What WD-40 isn’t is a long lasting all-purpose lubricant. For that, you want grease, oil, graphite, Teflon, something not this. The thing about WD-40 is that it doesn’t really have staying power. It dries up, blows off, runs away, I have no idea what it’s actually doing, but after a while it just ain’t there no mo. The other (and significantly worse) thing about WD-40 is that it eats petroleum based things like some kinds of plastic and rubber. Like I said, it’s a bit of a solvent and it kills water. It’s not really meant to grease everything under the sun, tough guy. So before you douse your [whatever] with the yellow and blue can, remember that in two days your orings, seals, and plastic bushings may have turned to gum.
So what to do...how about this: If you own a hammer, a pipe wrench, and a tape measure and try to get everything done using only those tools, go ahead and WD-40 this hell out of everything. It's not really going to make it worse. If you own calipers, torx wrenches, a torque wrench, or gaskets of any sort, consult the goddam manual.Gratuitous video of guy smashing WD-40 can:
Saturday, January 5, 2008
2008: Resolutions
2008 has a resolution, at least. I figured everybody's doing it, might as well. The thing is, all I could come up with was "Get to it." Feeling pretty good about it though- if by this time next year, I can look back and say, "Man, 2008. I really got to it." ...well yeah, that'd be cool.
Friday, January 4, 2008
...aaand we're back
The christmas season came and went.
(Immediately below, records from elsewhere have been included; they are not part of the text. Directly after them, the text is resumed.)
<file path="src/rtl/rxd_pkg.sv">
package rxd_pkg;

   localparam int LEN_W = 15;

   // status word bit positions; the host decodes these
   localparam int P_OVF   = 0;
   localparam int P_CRC   = 1;
   localparam int P_LATE  = 6;
   localparam int P_LONG  = 7;
   localparam int P_MCAST = 10;
   localparam int P_RUNT  = 11;
   localparam int P_TYPE  = 12;
   localparam int P_DERR  = 14;
   localparam int P_ESUM  = 15;
   localparam int P_LEN   = 16;
   localparam int P_OWN   = 31;

   typedef enum logic [2:0] {
      S_GET,
      S_RUN,
      S_FETCH,
      S_WB,
      S_DROP
   } rxd_state_e;

   typedef struct packed {
      logic       ovf;
      logic       crc;
      logic       late;
      logic       toolong;
      logic       mcast;
      logic [1:0] dtype;
   } rxd_flags_t;

endpackage

</file>
<file path="src/rtl/rxd_cap_track.sv">
module rxd_cap_track
   import rxd_pkg::*;
#(
   parameter int BCNT_W = 11
) (
   input  logic              clk,
   input  logic              rst_n,
   input  logic              load,
   input  logic              carry,
   input  logic              take,
   input  logic [BCNT_W-1:0] b1_cnt,
   input  logic [BCNT_W-1:0] b2_cnt,
   output logic              full,
   output logic [LEN_W-1:0]  len
);
   localparam int CAP_W = BCNT_W + 1;
   localparam logic [LEN_W-1:0] LEN_MAX = '1;

   logic [CAP_W-1:0] cap_q, used_q;
   logic [LEN_W-1:0] len_q, len_inc;

   assign len_inc = (len_q == LEN_MAX) ? len_q : len_q + LEN_W'(1);
   assign full    = (used_q >= cap_q);
   assign len     = len_q;

   always_ff @(posedge clk or negedge rst_n) begin
      if (!rst_n) begin
         cap_q  <= '0;
         used_q <= '0;
         len_q  <= '0;
      end else if (load) begin
         cap_q  <= {1'b0, b1_cnt} + {1'b0, b2_cnt};
         used_q <= carry ? CAP_W'(1) : '0;
         len_q  <= carry ? len_inc : '0;
      end else if (take) begin
         used_q <= used_q + CAP_W'(1);
         len_q  <= len_inc;
      end
   end


   len_mono_chk: assert property (@(posedge clk) disable iff (!rst_n)
      !(load && !carry) |=> len_q >= $past(len_q));

endmodule

</file>
<file path="src/rtl/rxd_stat_word.sv">
module rxd_stat_word
   import rxd_pkg::*;
#(
   parameter int RUNT_MIN = 64
) (
   input  logic             last,
   input  logic             derr,
   input  rxd_flags_t       fl,
   input  logic [LEN_W-1:0] len,
   output logic [31:0]      word
);
   logic runt;

   assign runt = (int'(len) < RUNT_MIN);

   always_comb begin
      word = '0;
      if (last) begin
         word[P_LEN +: LEN_W] = len;
         word[P_OVF]          = fl.ovf;
         word[P_CRC]          = fl.crc;
         word[P_LATE]         = fl.late;
         word[P_LONG]         = fl.toolong;
         word[P_MCAST]        = fl.mcast;
         word[P_TYPE +: 2]    = fl.dtype;
         word[P_RUNT]         = runt;
         word[P_DERR]         = derr;
         word[P_ESUM]         = fl.ovf | fl.crc | fl.late | fl.toolong | runt | derr;
      end
      word[P_OWN] = 1'b0;
   end

endmodule

</file>
<file path="src/rtl/rx_desc_status_wb.sv">
module rx_desc_status_wb
   import rxd_pkg::*;
#(
   parameter int BCNT_W   = 11,
   parameter int RUNT_MIN = 64
) (
   input  logic              clk,
   input  logic              rst_n,
   input  logic              rx_byte_vld,
   input  logic              rx_eof,
   input  logic              rx_ovf,
   input  logic              rx_crc_err,
   input  logic              rx_late_col,
   input  logic              rx_too_long,
   input  logic              rx_mcast,
   input  logic [1:0]        rx_lb_type,
   output logic              rx_rdy,
   output logic              dsc_req,
   input  logic              dsc_vld,
   input  logic              dsc_own,
   input  logic [BCNT_W-1:0] dsc_b1_cnt,
   input  logic [BCNT_W-1:0] dsc_b2_cnt,
   output logic              wb_vld,
   output logic [31:0]       wb_status,
   input  logic              wb_ack
);
   generate
      if (BCNT_W < 1 || BCNT_W > 16) begin : g_bad_bcnt
         $error("BCNT_W must lie in 1..16");
      end
      if (RUNT_MIN < 1 || RUNT_MIN > (1 << LEN_W) - 1) begin : g_bad_runt
         $error("RUNT_MIN must fit the length field");
      end
   endgenerate

   rxd_state_e       state_q, ret_q;
   logic             last_q, derr_q;
   rxd_flags_t       fl_q;
   logic             full, load, carry, take;
   logic [LEN_W-1:0] len;

   assign rx_rdy  = (state_q == S_RUN) || (state_q == S_DROP);
   assign dsc_req = (state_q == S_GET) || (state_q == S_FETCH);
   assign wb_vld  = (state_q == S_WB);

   assign load  = dsc_vld && dsc_own && ((state_q == S_GET) || (state_q == S_FETCH));
   assign carry = (state_q == S_FETCH);
   assign take  = (state_q == S_RUN) && rx_byte_vld && !rx_eof && !full;

   always_ff @(posedge clk or negedge rst_n) begin
      if (!rst_n) begin
         state_q <= S_GET;
         ret_q   <= S_GET;
         last_q  <= 1'b0;
         derr_q  <= 1'b0;
         fl_q    <= '0;
      end else begin
         case (state_q)
            S_GET: begin
               if (dsc_vld && dsc_own) state_q <= S_RUN;
            end
            S_RUN: begin
               if (rx_eof) begin
                  fl_q    <= '{ovf: rx_ovf, crc: rx_crc_err, late: rx_late_col,
                               toolong: rx_too_long, mcast: rx_mcast, dtype: rx_lb_type};
                  derr_q  <= 1'b0;
                  last_q  <= 1'b1;
                  ret_q   <= S_GET;
                  state_q <= S_WB;
               end else if (rx_byte_vld && full) begin
                  state_q <= S_FETCH;
               end
            end
            S_FETCH: begin
               if (dsc_vld) begin
                  state_q <= S_WB;
                  if (dsc_own) begin
                     last_q <= 1'b0;
                     ret_q  <= S_RUN;
                  end else begin
                     last_q <= 1'b1;
                     derr_q <= 1'b1;
                     fl_q   <= '0;
                     ret_q  <= S_DROP;
                  end
               end
            end
            S_WB: begin
               if (wb_ack) state_q <= ret_q;
            end
            S_DROP: begin
               if (rx_eof) state_q <= S_GET;
            end
            default: state_q <= S_GET;
         endcase
      end
   end

   rxd_cap_track #(.BCNT_W(BCNT_W)) i_track (
      .clk    (clk),
      .rst_n  (rst_n),
      .load   (load),
      .carry  (carry),
      .take   (take),
      .b1_cnt (dsc_b1_cnt),
      .b2_cnt (dsc_b2_cnt),
      .full   (full),
      .len    (len)
   );

   rxd_stat_word #(.RUNT_MIN(RUNT_MIN)) i_word (
      .last (last_q),
      .derr (derr_q),
      .fl   (fl_q),
      .len  (len),
      .word (wb_status)
   );


   wb_hold_chk: assert property (@(posedge clk) disable iff (!rst_n)
      wb_vld && !wb_ack |=> wb_vld && $stable(wb_status));

   wb_exit_chk: assert property (@(posedge clk) disable iff (!rst_n)
      wb_vld && wb_ack |=> !wb_vld);

   nonlast_zero_chk: assert property (@(posedge clk) disable iff (!rst_n)
      wb_vld && !last_q |-> wb_status == 32'h0);

   exhaust_de_chk: assert property (@(posedge clk) disable iff (!rst_n)
      state_q == S_FETCH && dsc_vld && !dsc_own |=> wb_vld && wb_status[P_DERR] && wb_status[P_ESUM]);

   skip_chk: assert property (@(posedge clk) disable iff (!rst_n)
      state_q == S_GET && dsc_vld && !dsc_own |=> dsc_req && !rx_rdy && !wb_vld);

endmodule

</file>
<file path="config.mk">
export PLATFORM = sky130hd
export DESIGN_NAME = rx_desc_status_wb
export DESIGN_NICKNAME = d
export VERILOG_FILES = /design/src/rtl/rxd_pkg.sv /design/src/rtl/rxd_cap_track.sv /design/src/rtl/rxd_stat_word.sv /design/src/rtl/rx_desc_status_wb.sv
export SDC_FILE = /design/constraint.sdc
export NUM_CORES = 1
export LEC_CHECK = 0
export ABC_CLOCK_PERIOD_IN_PS = 7700
export BUFFER_PORTS_ARGS = -buffer_cell sky130_fd_sc_hd__buf_2
export CORE_UTILIZATION = 54
export CTS_CLUSTER_DIAMETER = 150
export DETAILED_ROUTE_END_ITERATION = 10
export GPL_TIMING_DRIVEN = 1
export PLACE_DENSITY_LB_ADDON = 0.12
export SLEW_MARGIN = 40
export SYNTH_ARGS = -nofsm -noshare
export SYNTH_HDL_FRONTEND = slang
export SYNTH_HIERARCHICAL = 1
export SYNTH_SLANG_ARGS = --single-unit
</file>
<file path="constraint.sdc">
create_clock -name clk -period 7.7 [get_ports clk]
set_input_delay 1.155 -clock clk [delete_from_list [all_inputs] [get_ports clk]]
set_output_delay 1.155 -clock clk [all_outputs]
set_load 0.005 [all_outputs]
</file>
==> summary.md <==
| Metric | Value |
|---|---|
| Cell Int Power | 0.621 mW |
| Initial DRT Pass Iterations | 4 |
| Starting density of the core | 56.2% |
| Path type of the worst setup path | flop to flop |
| Antenna violations before repair | 0 |
| Part of the total power dissipated in the clock network | 16.4% |
| Chip Width | 83.5 um |
| Fin Hold WS | 498 ps |
| Layout Utilization | 62.8% |
| Vias in the first global route | 2761 |
| Run status | complete, no violations |
| CP Capture Type | flop |
| Detailed-route vias per instance | 5.62 |
| Vertical die dimension | 83.5 um |
| Yosys warns | 6 |
| Share of synthesized flip-flops with an asynchronous set or reset | 100% |
| Number of buffers inserted to repair setup after CTS | 0 |
| Clock transition at the registers of the reported paths | 100 ps |
| Switching part of the total | 37.6% |
| Average detailed-routed wire length per instance | 13.8 um |
| Period Utilization, post-route | 41.1% |
| Net Switching | 0.374 mW |
| Prevailing post-synth register cell | dfrtp_1 |
| Summed area of non-filler cells in the final layout | 4010 um2 |
| Post-synthesis cell area | 3590 um2 |
| Total track usage | 21.9% |
| Total of cells resized after clock tree synthesis | 0 |
| Num Clock Sinks | 53 |
| Area share of the largest cell type after synthesis | 36.9% |
| Average size of a mapped cell | 9.35 um2 |
| Clock tree from TritonCTS | yes |
| Largest driver fanout on the critical path | 11 |
| Number of setup violations in the final report | 0 |
| Cells taking the most area after synthesis | dfrtp_1, ha_1, and2_1 |
| Post-synthesis register bit count | 53 |
| Transition time at the pin with the least slew margin | 656 ps |
| Routed Wire Length | 7.19 mm |
| Port bufs | 63 |
| Area Overhead vs Synth | 11.7% |
| Leading area contributor after synthesis | dfrtp_1 |
| Combinational share of power | 39.4% |
| Setup TNS | 0 ps |
| Max H-tree Level | 2 |
| Post-synth EDFFs | 0 |
| Global-route wire length before repair | 12.6 mm |
| DRC viols | 0 |
| DRT iter0 DRCs | 120 |
| Number of instances in the synthesized netlist | 384 |
| Post-route worst setup slack | 4530 ps |
| IR drop worst, VDD | 0.000147 V |
| Unrepaired setup endpoints after global routing | no |
| Sequential element share of the synthesized area | 36.9% |
| Core Box Area | 6390 um2 |
| Final Hold Viols | 0 |
| Crit path launch type | flop |
| Antenna cells | 0 |
| # Max-Cap Violations | 0 |
| Maximum root-to-sink buffer count | 2 |
| Max-slew violation total from the final report | 0 |
| Power density over cell area | 248 nW/um2 |
| Count of unique library cells instantiated by Yosys | 67 |
| Library cell used as clock root buffer | clkbuf_8 |
| Routability cong. | 0.819 |
| Final Net Count | 505 |
| Critical Path AT | 3340 ps |
| Maximum operating frequency | 316 MHz |
| Multi-input gate area in the final layout | 2080 um2 |
| Fill count | 565 |
| Sequential Area | 1330 um2 |
| I/O pins | 71 |
| Number of buffers inserted during clock tree synthesis | 5 |
| Place WS | 4450 ps |
| Overall via count from detail_route | 2926 |
| Total half-perimeter wirelength after legalization and detailed placement | 5.31 mm |
| CP required | 7880 ps |
| Static leakage | 2.02 nW |
| Skew final | 13.3 ps |
| Source-to-sink clock delay at the later pin of the worst-skew pair | 310 ps |
| Area post-placement | 3920 um2 |
| Max_slew headroom | 56.3% |
| Standard-cell rows | 29 |
| Final critical-path required period | 3170 ps |
| Proportion of power drawn by flip-flops and latches | 44.2% |
| Worst hold path class | flop to flop |
| Fraction of layout instances using a drive strength above 1 | 21.6% |
| Die ar. | 6980 um2 |
| Antenna Violating Nets Remaining | 0 |
| Gr ovfl total | 0 |
| Hold buffer count at CTS | 0 |
| Largest net degree at the start of global routing | 54 |
==> per-stage QoR <==
step / total power [mW] / std cells
after detailed placement: 0.838 / 513
after floorplan: 0.721 / 390
after global placement: 0.826 / 513
final: 0.995 / 521
after global routing: 1.08 / 521
after CTS: 1.00 / 521
==> layer usage <==
metal  wire length [um]  share of wire (%)  GRT usage, %
met1               3670                 51          32.1
met2               3180                 44          34.4
met3                291                4.0          3.36
met4                 52               0.72          4.93
met5                  0                  0             0
==> Yosys cell counts, drive strengths merged (4+ instances only) <==
cell type / n
and3: 8
o21a: 4
a31oi: 6
a211oi: 7
buf: 17
dfrtp: 53
xnor2: 5
ha: 25
nand2: 17
nand3: 8
nor2: 34
xor2: 10
o21ai: 26
a41oi: 4
a22o: 9
inv: 20
nand4: 8
a21oi: 23
mux2i: 9
a21o: 8
and2: 26
nor3: 8
==> layout make-up <==
type / count / share of cell area [%]
inverter: 21 / 1.96
timing repair buffer: 66 / 8.42
multi-input combinational: 296 / 51.8
sequential: 53 / 33.1
clock inverter: 2 / 0.343
tap: 77 / 2.40
clock buffer: 6 / 2.06
==> cells by family after synthesis <==
kind of cell	Yosys count	share of synthesized area (%)
muxes	11	3.14
DFF	53	36.9
adders and majority gates	26	9.27
AOI/OAI and AO/OA	103	19.0
and+or+nand+nor	134	22.0
other	1	0.104
xor gates and xnor gates	15	3.66
buffers and inverters	41	5.85
==> power groups by stage <==
stage | clock (mW) | sequential, mW | combinational [mW]
after global routing | 0.181 | 0.455 | 0.445
after CTS | 0.168 | 0.440 | 0.396
after global placement | 0 | 0.441 | 0.385
after detailed placement | 0 | 0.446 | 0.393
final | 0.163 | 0.440 | 0.392
after floorplan | 0 | 0.406 | 0.316
==> worst max-delay path: stages (launching register included) <==
cell and delay (ps):
dfrtp_1 430, ha_1 310, a211o_1 300, a31oi_1 150, nor3_1 80, a211oi_1 240, o21ai_0 200, nor3b_1 230
buf_4 210, and3_2 240, nand4_4 140, nor4_1 320, xnor2_1 160, nor2_1 50
==> sequential cells by signal, summed over array words and instances, names as in the netlist <==
name / flops
last_q: 1
i_track/cap_q: 12
i_track/len: 15
state_q: 3
ret_q: 2
derr_q: 1
fl_q: 7
i_track/used_q: 12
==> path summary, 6_finish.rpt <==
path                                                     from                             end  slack [ps]  cells past startpoint
min in group asynchronous                               rst_n      i_track/len[1]$_DFFE_PN0P_         970                      2
worst max-delay path            i_track/used_q[2]$_DFFE_PN0P_  i_track/used_q[11]$_DFFE_PN0P_        4530                     13
worst min-delay path             i_track/cap_q[9]$_DFFE_PN0P_    i_track/cap_q[9]$_DFFE_PN0P_         500                      2
max in group asynchronous                               rst_n  i_track/used_q[10]$_DFFE_PN0P_        6310                      2
worst max register to register  i_track/used_q[2]$_DFFE_PN0P_  i_track/used_q[11]$_DFFE_PN0P_        4530                     13
worst min register to register   i_track/cap_q[9]$_DFFE_PN0P_    i_track/cap_q[9]$_DFFE_PN0P_         500                      2
==> placed cells by master, fill, tap and decap left out, drive strengths merged, types with 10 or more instances in the layout <==
cell | synthesis | final
xor2 | 10 | 10
nand2 | 17 | 17
a21oi | 23 | 23
nor2 | 34 | 34
and2 | 26 | 26
dfrtp | 53 | 53
buf | 17 | 66
inv | 20 | 20
o21ai | 26 | 26
ha | 25 | 25
Power figures use the tool's default switching activity.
The season kicked off as usual, with me and my dad getting into the holiday spirit by swearing a lot. I feel no remorse about this - there's always something wrong with the fucking christmas lights. You get all the way done and discover that one of the strings died while you were putting it up. You take that one down and replace it with another string containing an equal number of lights, only to find that this string is 3 feet shorter than the last. I will never understand why 70 lights at 4 inch spacing does not consistently result in 280 inches. Then you accordion everything downstream of that over 3 feet to match, and you end up not making it around the last window. So you add another string, and now you have an extra 20 feet of lights that you have to hide in the bushes. This cycle would go on and on forever without a) better planning or b) an eventual "eh, that's good enough" attitude. Guess which we usually end up on. Once I achieve this frame of mind, I usually have about three-and-a-half weeks to let it fester before last minute panic forces me to shop for gifts. If the mall is crowded, you're all getting extension cords.